■ Available records
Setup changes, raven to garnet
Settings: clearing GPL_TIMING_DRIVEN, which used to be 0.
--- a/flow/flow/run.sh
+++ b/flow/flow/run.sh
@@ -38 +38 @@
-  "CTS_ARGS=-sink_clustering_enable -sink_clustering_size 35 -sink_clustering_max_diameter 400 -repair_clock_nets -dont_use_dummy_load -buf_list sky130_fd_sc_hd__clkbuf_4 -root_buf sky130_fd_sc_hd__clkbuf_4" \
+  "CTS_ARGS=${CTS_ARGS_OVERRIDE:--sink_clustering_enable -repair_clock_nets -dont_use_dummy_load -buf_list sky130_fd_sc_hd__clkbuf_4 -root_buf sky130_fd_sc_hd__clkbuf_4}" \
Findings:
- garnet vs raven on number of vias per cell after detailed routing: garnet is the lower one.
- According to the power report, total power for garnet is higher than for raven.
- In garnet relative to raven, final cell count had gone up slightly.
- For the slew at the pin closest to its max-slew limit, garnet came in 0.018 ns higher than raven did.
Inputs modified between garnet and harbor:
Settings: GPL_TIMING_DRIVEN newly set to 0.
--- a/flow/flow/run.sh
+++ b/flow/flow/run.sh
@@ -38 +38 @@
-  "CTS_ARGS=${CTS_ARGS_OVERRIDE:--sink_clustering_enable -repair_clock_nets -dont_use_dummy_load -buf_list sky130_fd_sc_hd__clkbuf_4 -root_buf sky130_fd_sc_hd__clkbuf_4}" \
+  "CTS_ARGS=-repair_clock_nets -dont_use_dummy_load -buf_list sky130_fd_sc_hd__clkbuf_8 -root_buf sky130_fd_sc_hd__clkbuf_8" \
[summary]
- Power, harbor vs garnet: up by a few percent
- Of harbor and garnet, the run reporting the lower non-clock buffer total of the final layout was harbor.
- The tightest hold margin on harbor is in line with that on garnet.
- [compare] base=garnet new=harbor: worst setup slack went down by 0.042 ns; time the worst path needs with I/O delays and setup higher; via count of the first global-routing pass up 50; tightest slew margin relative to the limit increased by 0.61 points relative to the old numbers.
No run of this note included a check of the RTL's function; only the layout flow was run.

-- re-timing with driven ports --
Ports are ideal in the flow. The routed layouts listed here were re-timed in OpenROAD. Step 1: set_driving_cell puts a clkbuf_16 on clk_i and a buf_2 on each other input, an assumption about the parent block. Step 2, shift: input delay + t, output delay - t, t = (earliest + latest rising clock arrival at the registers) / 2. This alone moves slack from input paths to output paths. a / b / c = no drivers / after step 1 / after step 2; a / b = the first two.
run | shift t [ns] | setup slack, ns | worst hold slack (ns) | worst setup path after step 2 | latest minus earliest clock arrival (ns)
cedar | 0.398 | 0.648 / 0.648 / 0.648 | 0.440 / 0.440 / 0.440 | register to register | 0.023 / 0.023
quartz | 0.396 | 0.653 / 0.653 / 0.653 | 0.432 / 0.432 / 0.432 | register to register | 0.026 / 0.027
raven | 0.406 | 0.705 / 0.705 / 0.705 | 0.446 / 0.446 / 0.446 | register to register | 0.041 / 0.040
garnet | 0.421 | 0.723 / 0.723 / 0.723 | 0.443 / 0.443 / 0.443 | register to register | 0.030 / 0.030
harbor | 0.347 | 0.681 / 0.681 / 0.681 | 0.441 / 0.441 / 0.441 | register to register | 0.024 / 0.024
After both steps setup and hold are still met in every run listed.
Background: an optimization exercise with open tools, aiming at small area and a short achievable clock period. Do not read the settings as production practice. The RTL was checked by simulation tests, not by an equivalence proof against the original design. No activity file was given, so power comes from the tool's default toggle rates.

==> inputs of nickel <==
==> flow/design.v <==
module JERICALLA_EVO (
	input [17:0] instruccion,
	input clk_jericalla,
	input reset_jericalla,
	output zf_jericalla,
	output [31:0] dataOut_jericalla
);
wire clk = clk_jericalla;
wire rst = reset_jericalla;
wire [2:0] op  = instruccion[17:15];
wire [4:0] rd  = instruccion[14:10];
wire [4:0] rs1 = instruccion[9:5];
wire [4:0] rs2 = instruccion[4:0];
wire op_add = (op == 3'd0);
wire op_sub = (op == 3'd1);
wire op_slt = (op == 3'd2);
wire op_sw  = (op == 3'd3);
wire op_lw  = (op == 3'd4);
reg [31:0] rf [0:31];
function [31:0] rd_tree(input [4:0] s, input [1023:0] w);
	reg [31:0] l1 [0:7];
	reg [31:0] l2 [0:1];
	integer k;
	begin
		for (k = 0; k < 8; k = k + 1)
			case (s[1:0])
				2'd0: l1[k] = w[(4*k+0)*32 +: 32];
				2'd1: l1[k] = w[(4*k+1)*32 +: 32];
				2'd2: l1[k] = w[(4*k+2)*32 +: 32];
				default: l1[k] = w[(4*k+3)*32 +: 32];
			endcase
		for (k = 0; k < 2; k = k + 1)
			case (s[3:2])
				2'd0: l2[k] = l1[4*k+0];
				2'd1: l2[k] = l1[4*k+1];
				2'd2: l2[k] = l1[4*k+2];
				default: l2[k] = l1[4*k+3];
			endcase
		rd_tree = s[4] ? l2[1] : l2[0];
	end
endfunction
wire [1023:0] rf_flat;
genvar gf;
generate
	for (gf = 0; gf < 32; gf = gf + 1) begin : g_flat
		assign rf_flat[gf*32 +: 32] = rf[gf];
	end
endgenerate
wire [31:0] rd1 = rd_tree(rs1, rf_flat);
wire [31:0] rd2 = rd_tree(rs2, rf_flat);
function ge32(input [31:0] x, input [31:0] y);
	reg [31:0] g, p;
	integer s, k;
	begin
		g = x & ~y;
		p = x | ~y;
		for (s = 1; s < 32; s = s * 2)
			for (k = 31; k >= 0; k = k - 1)
				if ((k % (2 * s)) == (2 * s - 1)) begin
					g[k] = g[k] | (p[k] & g[k - s]);
					p[k] = p[k] & p[k - s];
				end
		ge32 = g[31] | p[31];
	end
endfunction
wire ge12 = ge32(rd1, rd2);
wire lt   = ~ge12;
wire [31:0] cin_z  = {rd1[30:0] | rd2[30:0], 1'b0};
wire [31:0] bit_ok = ({32{op_add}} & ~((rd1 ^ rd2) ^ cin_z)) |
                     ({32{op_sub}} & ~(rd1 ^ rd2)) |
                     ({32{op_sw}}  & ~rd2) |
                     {32{~(op_add | op_sub | op_sw)}};
wire zf_next = (&bit_ok) & ~(op_slt & lt);
reg        s2_arith, s2_sub, s2_we, s2_sw, s2_lw;
reg        s2_zf;
reg        s2_slt_res;            
reg [4:0]  s2_wa;
reg [31:0] s2_a;
reg [31:0] s2_b;                  
reg [7:0]  s2_dlo;                
reg [15:0] s2_dhi;                
always @(posedge clk) begin
	if (rst) begin
		s2_arith   <= 1'b0;
		s2_sub     <= 1'b0;
		s2_we      <= 1'b0;
		s2_sw      <= 1'b0;
		s2_lw      <= 1'b0;
		s2_zf      <= 1'b1;
		s2_slt_res <= 1'b0;
	end else begin
		s2_arith   <= op_add | op_sub;
		s2_sub     <= op_sub;
		s2_we      <= op_add | op_sub | op_slt;
		s2_sw      <= op_sw;
		s2_lw      <= op_lw;
		s2_zf      <= zf_next;
		s2_slt_res <= op_slt & lt;
	end
	s2_wa  <= rd;
	s2_a   <= rd1;
	s2_b   <= rd2 ^ {32{op_sub}};
	s2_dlo <= 8'd1 << rd1[2:0];
	s2_dhi <= 16'd1 << rd1[6:3];
end
wire [31:0] a = s2_a;
wire [31:0] b = s2_b;
assign zf_jericalla = s2_zf;
wire [31:0] arith = a + b + {31'd0, s2_sub};
wire [31:0] res   = ({32{s2_arith}} & arith) | {31'd0, s2_slt_res};
function [31:0] valor_inicial(input integer k);
	case (k)
		0: valor_inicial = 32'd222;
		1: valor_inicial = 32'd111;
		2: valor_inicial = 32'd100;
		3: valor_inicial = 32'd200;
		7: valor_inicial = 32'd20;
		8: valor_inicial = 32'd21;
		9: valor_inicial = 32'd22;
		default: valor_inicial = 32'd0;
	endcase
endfunction
wire [31:0] wd0 = res & {32{~rst}};    
wire [31:0] wd1 = res | {32{rst}};     
genvar gw, gb;
generate
	for (gw = 0; gw < 32; gw = gw + 1) begin : g_rf
		wire en = rst | (s2_we & (s2_wa == gw));
		wire [31:0] init = valor_inicial(gw);
		wire [31:0] d;
		for (gb = 0; gb < 32; gb = gb + 1) begin : g_b
			assign d[gb] = init[gb] ? wd1[gb] : wd0[gb];
		end
		always @(posedge clk)
			if (en) rf[gw] <= d;
	end
endgenerate
reg [31:0] ram [0:127];
reg        s3_w;
reg [6:0]  s3_addr;
reg [31:0] s3_data;
reg [31:0] dout_lo, dout_hi;       
reg [31:0] ram_rd_lo, ram_rd_hi;
integer j;
always @* begin
	ram_rd_lo = 32'd0;
	ram_rd_hi = 32'd0;
	for (j = 0; j < 64; j = j + 1) begin
		ram_rd_lo = ram_rd_lo | (ram[j] & {32{s2_dlo[j % 8] & s2_dhi[j / 8]}});
		ram_rd_hi = ram_rd_hi | (ram[j + 64] & {32{s2_dlo[j % 8] & s2_dhi[j / 8 + 8]}});
	end
end
wire hit = s3_w & (s3_addr == a[6:0]);
always @(posedge clk) begin
	if (rst) begin
		s3_w    <= 1'b0;
		dout_lo <= 32'd0;
		dout_hi <= 32'd0;
	end else begin
		s3_w    <= s2_sw;
		dout_lo <= {32{s2_lw}} & (hit ? s3_data : ram_rd_lo);
		dout_hi <= {32{s2_lw & ~hit}} & ram_rd_hi;
	end
	s3_addr <= a[6:0];
	s3_data <= b;
end
assign dataOut_jericalla = dout_lo | dout_hi;
wire w_now = s3_w & ~rst;
generate
	for (gw = 0; gw < 128; gw = gw + 1) begin : g_ram
		wire wen = w_now & (s3_addr == gw);
		always @(posedge clk)
			if (wen) ram[gw] <= s3_data;
	end
endgenerate
endmodule
==> flow/run.sh <==
#!/bin/bash
# synth_recipe.tcl (not shown) runs the flow's synth.tcl, then flattens the netlist and writes it again
# the make line also repeats each setting of config.mk as NAME=value (left out here)
make -C /OpenROAD-flow-scripts/flow DESIGN_CONFIG=/design/flow/config.mk WORK_HOME=/design/flow/orfs CLKGATE_MAP_FILE= SYNTH_SCRIPT=/design/flow/synth_recipe.tcl finish
==> flow/config.mk <==
export PLATFORM = sky130hd
export DESIGN_NAME = JERICALLA_EVO
export DESIGN_NICKNAME = JERICALLA_EVO
export VERILOG_FILES = /design/flow/design.v
export SDC_FILE = /design/flow/constraint.sdc
export NUM_CORES = 4
export LEC_CHECK = 0
export ABC_AREA = 1
export ABC_CLOCK_PERIOD_IN_PS = 3000
export CAP_MARGIN = 20
export CORE_MARGIN = 2
export CORE_UTILIZATION = 40
export CTS_BUF_LIST = sky130_fd_sc_hd__clkbuf_8
export SETUP_SLACK_MARGIN = 3.8
export SLEW_MARGIN = 20
==> flow/constraint.sdc <==
create_clock -name core_clock -period 7.0 [get_ports {clk_jericalla}]
set_input_delay 1.4000 -clock core_clock [delete_from_list [all_inputs] [get_ports {clk_jericalla}]]
set_output_delay 1.4000 -clock core_clock [all_outputs]
set_load 0.01 [all_outputs]
==> ember: changes against nickel <==
--- a/flow/config.mk
+++ b/flow/config.mk
@@ -11,4 +11,5 @@
 export CORE_MARGIN = 2
-export CORE_UTILIZATION = 40
+export CORE_UTILIZATION = 50
 export CTS_BUF_LIST = sky130_fd_sc_hd__clkbuf_8
+export PLACE_DENSITY = 0.62
 export SETUP_SLACK_MARGIN = 3.8
==> metrics.md <==
| Metric | Value |
|---|---|
| Clock buffers | `892` |
| Synth-to-Final Area Change | `16.6%` |
| Row cnt | `237` |
| GP Congestion | `0.948` |
| R2R setup slack | `3510 ps` |
| Outcome | `no timing/DRC/antenna violations` |
| CP endpoint | `dataOut_jericalla[31]` |
| Postcts setup bufs | `252` |
-- figures above: ember

==> metrics.md <==
| Metric | Value |
|---|---|
| Min-delay worst type | `flip-flop to flip-flop` |
| Clock buffers | `883` |
| R2R setup slack | `3500 ps` |
| Final Max Tran Viols | `0` |
| CP endpoint | `dataOut_jericalla[22]` |
| Internal power | `0.0500 W` |
| Outcome | `no timing/DRC/antenna violations` |
| Row cnt | `265` |
| Postcts setup bufs | `283` |
-- figures above: nickel

[separate check: timing with driven ports]
No port has a modelled driver above. Below, the same layouts with a new extraction and two added sets of constraints.
Step 1: set_driving_cell puts a clkbuf_16 on clk_jericalla and a buf_2 on each other input, an assumption about the parent block.
Step 2, shift: input delay + t, output delay - t, t = (earliest + latest rising clock arrival at the registers) / 2. This alone moves slack from input paths to output paths.
Slacks: ideal ports / drivers / drivers and shift; pairs: ideal ports / drivers.
run | t, ns | slack for setup (ns) | clock arrival spread, ns
nickel | 1.482 | 3.372 / 3.241 / 2.043 | 0.171 / 0.171
ember | 1.447 | 3.447 / 3.322 / 2.038 | 0.089 / 0.090
After both steps every run listed still meets setup and hold. The setup slack of ember, which loses most, moves by -0.125 ns with the drivers and by -1.409 ns with both steps.
Source: an optimization exercise on an open RTL-to-GDS flow (aim: small area, a short achievable clock period and few clock cycles per item). Production flows keep margins and buffers that such runs may drop.
Function was checked by simulation only, so behaviour that the tests miss may differ from the original.
Power figures rest on the tool's default switching activity, not on a simulated workload.

## flow/design.v (module list and top-level ports; edited modules follow where they fit)
// module lzc32: 29 lines
// module lzc_grp4: 9 lines
// module fa_cell: 10 lines
// module ha_cell: 9 lines
// module booth_dec: 8 lines
// module sabcm_32x32: 1829 lines
module sabcm_32x32 (
    input clk,
    input rst_n,
    input start,
    input signed [31:0] operand_a,
    input signed [31:0] operand_b,
    output reg done,
    output wire signed [63:0] product_out,
    output wire [4:0] op_a_leading_bits,
    output wire [4:0] op_b_leading_bits
);
  // ...
==> flow/flow/run.sh <==
#!/bin/bash
set -euo pipefail
export BUFFER_PORTS_ARGS="-buffer_cell sky130_fd_sc_hd__buf_2"
bash standard.sh > standard.log 2>&1
==> flow/standard.sh <==
#!/bin/bash
# synth_recipe.tcl (not shown) runs the flow's synth.tcl, then flattens the netlist and writes it again
# the make line also repeats each setting of config.mk as NAME=value (left out here)
make -C /OpenROAD-flow-scripts/flow DESIGN_CONFIG=/design/flow/config.mk WORK_HOME=/design/flow/orfs CLKGATE_MAP_FILE= SYNTH_SCRIPT=/design/flow/synth_recipe.tcl "${@:-finish}"
==> flow/config.mk <==
export PLATFORM = sky130hd
export DESIGN_NAME = sabcm_32x32
export DESIGN_NICKNAME = sabcm_32x32
export VERILOG_FILES = /design/flow/design.v
export SDC_FILE = /design/flow/constraint.sdc
export NUM_CORES = 4
export LEC_CHECK = 0
export ABC_AREA = 1
export CAP_MARGIN = 20
export CORE_MARGIN = 2
export CORE_UTILIZATION = 40
export CTS_BUF_LIST = sky130_fd_sc_hd__clkbuf_4 sky130_fd_sc_hd__clkbuf_8
export PLACE_DENSITY = 0.7
export SETUP_SLACK_MARGIN = 4.3
export SLEW_MARGIN = 20
export SYNTH_HIERARCHICAL = 1
export SYNTH_MINIMUM_KEEP_SIZE = 0
==> flow/constraint.sdc <==
create_clock -name core_clock -period 10.0 [get_ports {clk}]
set_input_delay 2.0000 -clock core_clock [delete_from_list [all_inputs] [get_ports {clk}]]
set_output_delay 2.0000 -clock core_clock [all_outputs]
set_load 0.01 [all_outputs]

■ Work task
Word for word, set down the lines from the beginning of the records through the line that holds "- garnet vs". Leave out the rest.

■ Exercise answer
Setup changes, raven to garnet
Settings: clearing GPL_TIMING_DRIVEN, which used to be 0.
--- a/flow/flow/run.sh
+++ b/flow/flow/run.sh
@@ -38 +38 @@
-  "CTS_ARGS=-sink_clustering_enable -sink_clustering_size 35 -sink_clustering_max_diameter 400 -repair_clock_nets -dont_use_dummy_load -buf_list sky130_fd_sc_hd__clkbuf_4 -root_buf sky130_fd_sc_hd__clkbuf_4" \
+  "CTS_ARGS=${CTS_ARGS_OVERRIDE:--sink_clustering_enable -repair_clock_nets -dont_use_dummy_load -buf_list sky130_fd_sc_hd__clkbuf_4 -root_buf sky130_fd_sc_hd__clkbuf_4}" \
Findings:
- garnet vs raven on number of vias per cell after detailed routing: garnet is the lower one.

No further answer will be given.